Monday, December 21, 2015

Spoilt children, blinded by class privilege, carrying the banner of the masses

An example of the incoherence of progressive ideology in the context of the concept of "cultural appropriation". Or, in earlier terms, cultural exchange. From Making a Meal Out of Everything by Andrew Stuttaford. Class Privilege, Ignorance, Racism, Apartheid,

Stuttaford points out that ideological progressive arguments usually are not about the facts but about appropriation of power.
That the doctrine of ‘cultural appropriation’ can be used to enforce a kind of intellectual apartheid is hardly new news. And nor too is the way that finding offense in, well, just about everything, can be used as a device to assert some sort of moral authority or, at least, bring a little excitement to lives that may otherwise lack it.
Stuttaford then goes on to use a fainting spell at Oberlin as an example. He quotes an artcle from the Oberlin Review, CDS Appropriates Asian Dishes, Students Say by Clover Linh Tran.
Perhaps the pinnacle of what many students believe to be a culturally appropriative sustenance system is Dascomb Dining Hall’s sushi bar. The sushi is anything but authentic for Tomoyo Joshi, a College junior from Japan, who said that the undercooked rice and lack of fresh fish is disrespectful. She added that in Japan, sushi is regarded so highly that people sometimes take years of apprenticeship before learning how to appropriately serve it. “When you’re cooking a country’s dish for other people, including ones who have never tried the original dish before, you’re also representing the meaning of the dish as well as its culture,” Joshi said. “So if people not from that heritage take food, modify it and serve it as ‘authentic,’ it is appropriative.”
Is this an example of cultural appropriation or is this an example of ignorance and class privilege? I would argue the latter.

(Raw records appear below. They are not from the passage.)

<file path="src/rtl/aes_shift_mix_stage.sv">
// AES forward round back-end: ShiftRows, MixColumns, AddRoundKey.
// Elastic valid/ready stage with a DEPTH-entry output buffer.
module aes_shift_mix_stage #(
  parameter int DEPTH   = 2,
  parameter bit USE_KEY = 1'b1
) (
  input  logic         clk,
  input  logic         rst,
  input  logic         IN_VALID,
  output logic         IN_READY,
  input  logic [127:0] IN_DATA,
  input  logic [127:0] ROUND_KEY,
  input  logic         LAST_ROUND,
  output logic         OUT_VALID,
  input  logic         OUT_READY,
  output logic [127:0] OUT_DATA,
  output logic         OUT_LAST
);

  localparam int AW = $clog2(DEPTH);
  localparam logic [AW:0] FULL = (AW+1)'(DEPTH);

  function automatic logic [7:0] xtime(input logic [7:0] x);
    return {x[6:0], 1'b0} ^ (x[7] ? 8'h1b : 8'h00);
  endfunction

  function automatic logic [31:0] mix_col(input logic [31:0] c);
    logic [7:0] s0, s1, s2, s3;
    s0 = c[31:24];
    s1 = c[23:16];
    s2 = c[15:8];
    s3 = c[7:0];
    return {xtime(s0) ^ xtime(s1) ^ s1 ^ s2 ^ s3,
            s0 ^ xtime(s1) ^ xtime(s2) ^ s2 ^ s3,
            s0 ^ s1 ^ xtime(s2) ^ xtime(s3) ^ s3,
            xtime(s0) ^ s0 ^ s1 ^ s2 ^ xtime(s3)};
  endfunction

  // Row r of column c takes the byte from column (c+r) mod 4.
  function automatic logic [127:0] shift_rows(input logic [127:0] d);
    logic [127:0] o;
    o = '0;
    for (int c = 0; c < 4; c++) begin
      for (int r = 0; r < 4; r++) begin
        o[127-8*(4*c+r) -: 8] = d[127-8*(4*((c+r)%4)+r) -: 8];
      end
    end
    return o;
  endfunction

  logic [127:0] shifted;
  logic [127:0] mixed;
  logic [127:0] result;

  logic [128:0] mem_q [DEPTH];
  logic [AW-1:0] wptr_q, wptr_d;
  logic [AW-1:0] rptr_q, rptr_d;
  logic [AW:0]   count_q, count_d;
  logic          in_ready_q;
  logic          push, pop;
  logic          out_valid;

  // Round datapath ahead of the buffer write.
  always_comb begin
    shifted = shift_rows(IN_DATA);
    mixed   = shifted;
    if (!LAST_ROUND) begin
      for (int c = 0; c < 4; c++) begin
        mixed[127-32*c -: 32] = mix_col(shifted[127-32*c -: 32]);
      end
    end
    result = USE_KEY ? (mixed ^ ROUND_KEY) : mixed;
  end

  assign out_valid = (count_q != '0);
  assign push      = IN_VALID & in_ready_q;
  assign pop       = out_valid & OUT_READY;

  // Next-state pointers and occupancy.
  always_comb begin
    wptr_d  = wptr_q;
    rptr_d  = rptr_q;
    count_d = count_q;
    if (push) wptr_d = wptr_q + 1'b1;
    if (pop)  rptr_d = rptr_q + 1'b1;
    if (push && !pop)      count_d = count_q + 1'b1;
    else if (pop && !push) count_d = count_q - 1'b1;
  end

  // Buffer control state; ready is registered from next occupancy.
  always_ff @(posedge clk or posedge rst) begin
    if (rst) begin
      wptr_q     <= '0;
      rptr_q     <= '0;
      count_q    <= '0;
      in_ready_q <= 1'b0;
    end else begin
      wptr_q     <= wptr_d;
      rptr_q     <= rptr_d;
      count_q    <= count_d;
      in_ready_q <= (count_d != FULL);
    end
  end

  // Buffer storage: {last, data}.
  always_ff @(posedge clk) begin
    if (push) mem_q[wptr_q] <= {LAST_ROUND, result};
  end

  assign IN_READY  = in_ready_q;
  assign OUT_VALID = out_valid;
  assign OUT_DATA  = out_valid ? mem_q[rptr_q][127:0] : '0;
  assign OUT_LAST  = out_valid ? mem_q[rptr_q][128] : 1'b0;

endmodule

</file>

I am willing to stipulate that Tomoyo Joshi is correct "that people sometimes take years of apprenticeship before learning how to appropriately serve it." But in Japan as elsewhere, there is a range of food preparation from the lowest levels of society to the highest. At the bottom you have people making do with bland basics, sometimes home prepared (with widely varying results) but usually mass-produced. At the top of the pyramid you have those who can afford infinite refinements, the foodies, the seekers after exquisite cuisine prepared by someone who served a thirty year apprenticeship. This isn't about culture, it is about economics and social signalling.

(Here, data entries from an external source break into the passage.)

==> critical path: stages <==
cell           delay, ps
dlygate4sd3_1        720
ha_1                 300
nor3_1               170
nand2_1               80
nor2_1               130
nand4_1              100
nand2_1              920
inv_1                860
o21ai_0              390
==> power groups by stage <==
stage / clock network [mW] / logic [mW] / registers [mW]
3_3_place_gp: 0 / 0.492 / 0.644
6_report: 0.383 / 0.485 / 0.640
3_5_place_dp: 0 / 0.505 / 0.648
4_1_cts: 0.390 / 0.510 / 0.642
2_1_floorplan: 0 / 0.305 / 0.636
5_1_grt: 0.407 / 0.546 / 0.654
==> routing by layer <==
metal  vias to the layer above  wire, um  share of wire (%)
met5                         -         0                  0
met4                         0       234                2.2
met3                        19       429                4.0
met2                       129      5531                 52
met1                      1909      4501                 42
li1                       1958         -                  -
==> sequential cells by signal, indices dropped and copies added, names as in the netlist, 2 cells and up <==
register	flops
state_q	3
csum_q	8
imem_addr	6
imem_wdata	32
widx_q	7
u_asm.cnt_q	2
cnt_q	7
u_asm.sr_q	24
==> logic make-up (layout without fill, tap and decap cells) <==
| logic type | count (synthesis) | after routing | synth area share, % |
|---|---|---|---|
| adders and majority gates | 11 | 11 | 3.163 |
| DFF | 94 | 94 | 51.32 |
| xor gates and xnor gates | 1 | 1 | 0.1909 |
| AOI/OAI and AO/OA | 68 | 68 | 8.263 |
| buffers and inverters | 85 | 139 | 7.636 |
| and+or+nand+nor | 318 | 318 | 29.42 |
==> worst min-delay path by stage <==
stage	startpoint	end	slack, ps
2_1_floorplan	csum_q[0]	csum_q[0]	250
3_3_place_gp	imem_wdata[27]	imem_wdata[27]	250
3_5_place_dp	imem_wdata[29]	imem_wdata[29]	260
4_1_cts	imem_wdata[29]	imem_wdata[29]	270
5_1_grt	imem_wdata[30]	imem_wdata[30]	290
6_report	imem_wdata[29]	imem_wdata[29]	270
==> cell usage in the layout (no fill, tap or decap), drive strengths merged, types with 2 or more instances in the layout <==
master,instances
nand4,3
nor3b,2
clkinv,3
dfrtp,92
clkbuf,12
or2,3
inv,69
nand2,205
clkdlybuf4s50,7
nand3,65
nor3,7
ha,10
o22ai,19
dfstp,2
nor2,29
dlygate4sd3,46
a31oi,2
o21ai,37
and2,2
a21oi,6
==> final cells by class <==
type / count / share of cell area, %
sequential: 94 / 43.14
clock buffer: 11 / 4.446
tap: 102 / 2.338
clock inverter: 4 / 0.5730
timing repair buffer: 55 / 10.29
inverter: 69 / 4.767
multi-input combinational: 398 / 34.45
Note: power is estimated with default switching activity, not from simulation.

The pertinent question is whether there is mass produced sushi in Japan and whether it conforms with Tomoyo Joshi's expectation that the only "real" sushi is that which is produced by people who have spent years "learning how to appropriately serve it." Is Joshi committing a category error comparing like with unlike? The answer is that she is committing a category error likely based on class privilege. While Joshi might be accustomed only to the highest end sushi, the appropriate comparison is the equivalent dining hall sushi of an equivalent type university in Japan serving mass produced food for undiscerning palates. I would wager that mass produced student served sushi in Japan bears far greater similarity to that in Oberlin than either do to high-end sushi that privilege buys.

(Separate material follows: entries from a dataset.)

## config.mk

```make
export PLATFORM = sky130hd
export DESIGN_NAME = traffic_light_ctrl_n
export DESIGN_NICKNAME = d
export VERILOG_FILES = /design/src/rtl/traffic_light_ctrl_n.sv
export SDC_FILE = /design/constraint.sdc
export NUM_CORES = 1
export LEC_CHECK = 0
export CAP_MARGIN = 0
export CORE_MARGIN = 2
export CORE_UTILIZATION = 30
export DETAILED_ROUTE_END_ITERATION = 8
export GPL_TIMING_DRIVEN = 0
export PLACE_DENSITY_LB_ADDON = 0.15
export SLEW_MARGIN = 20
export SYNTH_ARGS = -nofsm -noshare
export SYNTH_HDL_FRONTEND = slang
export SYNTH_SLANG_ARGS = --single-unit
```

## constraint.sdc

```tcl
create_clock -name clk -period 2.2 [get_ports clk]
set_input_delay 0.44 -clock clk [delete_from_list [all_inputs] [get_ports clk]]
set_output_delay 0.44 -clock clk [all_outputs]
set_load 0.05 [all_outputs]
```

Example one of "cultural appropriation" can be chalked up to class privilege and virtue signalling.

A second outrage has to do with the General Tso's Chicken.
Prudence Hiu-Ying, a College sophomore from China, cited an instance when Stevenson was serving General Tso’s chicken, but the product did not resemble the popular Chinese dish. Instead of deep-fried chicken with ginger-garlic soy sauce, the chicken was steamed with a substitute sauce, which Hiu-Ying described as “so weird that I didn’t even try.”
Stuttaford points out
That doesn’t sound very adventurous, and the description of that chicken dish (which, full disclosure, I cannot stand) as “Chinese” is dangerously ‘appropriative’ itself. General Tso’s outraged poultry is a Chinese-American dish invented in New York in the 1970s.
Example two of "cultural appropriation" can be chalked up to ignorance and virtue signalling.
Oh yes, one other thing:
Diep Nguyen, a College first-year from Vietnam, jumped with excitement at the sight of Vietnamese food on Stevenson Dining Hall’s menu at Orientation this year. Craving Vietnamese comfort food, Nguyen rushed to the food station with high hopes. What she got, however, was a total disappointment. The traditional Banh Mi Vietnamese sandwich that Stevenson Dining Hall promised turned out to be a cheap imitation of the East Asian dish. Instead of a crispy baguette with grilled pork, pate, pickled vegetables and fresh herbs, the sandwich used ciabatta bread, pulled pork and coleslaw.
“Instead of a crispy baguette”….

Baguette?

Hmmm…
Example three of "cultural appropriation" can be chalked up to ignorance, absence of self-awareness, and virtue signalling.

What you are left with is ideologically motivated privileged children unaccustomed to the bland sameness of mass produced food, trying to climb on the outrage bandwagon but hindered in their ascent by ignorance, lack of self-awareness, and their own class privilege.

Let's hope they grow up before they do themselves or others a damage.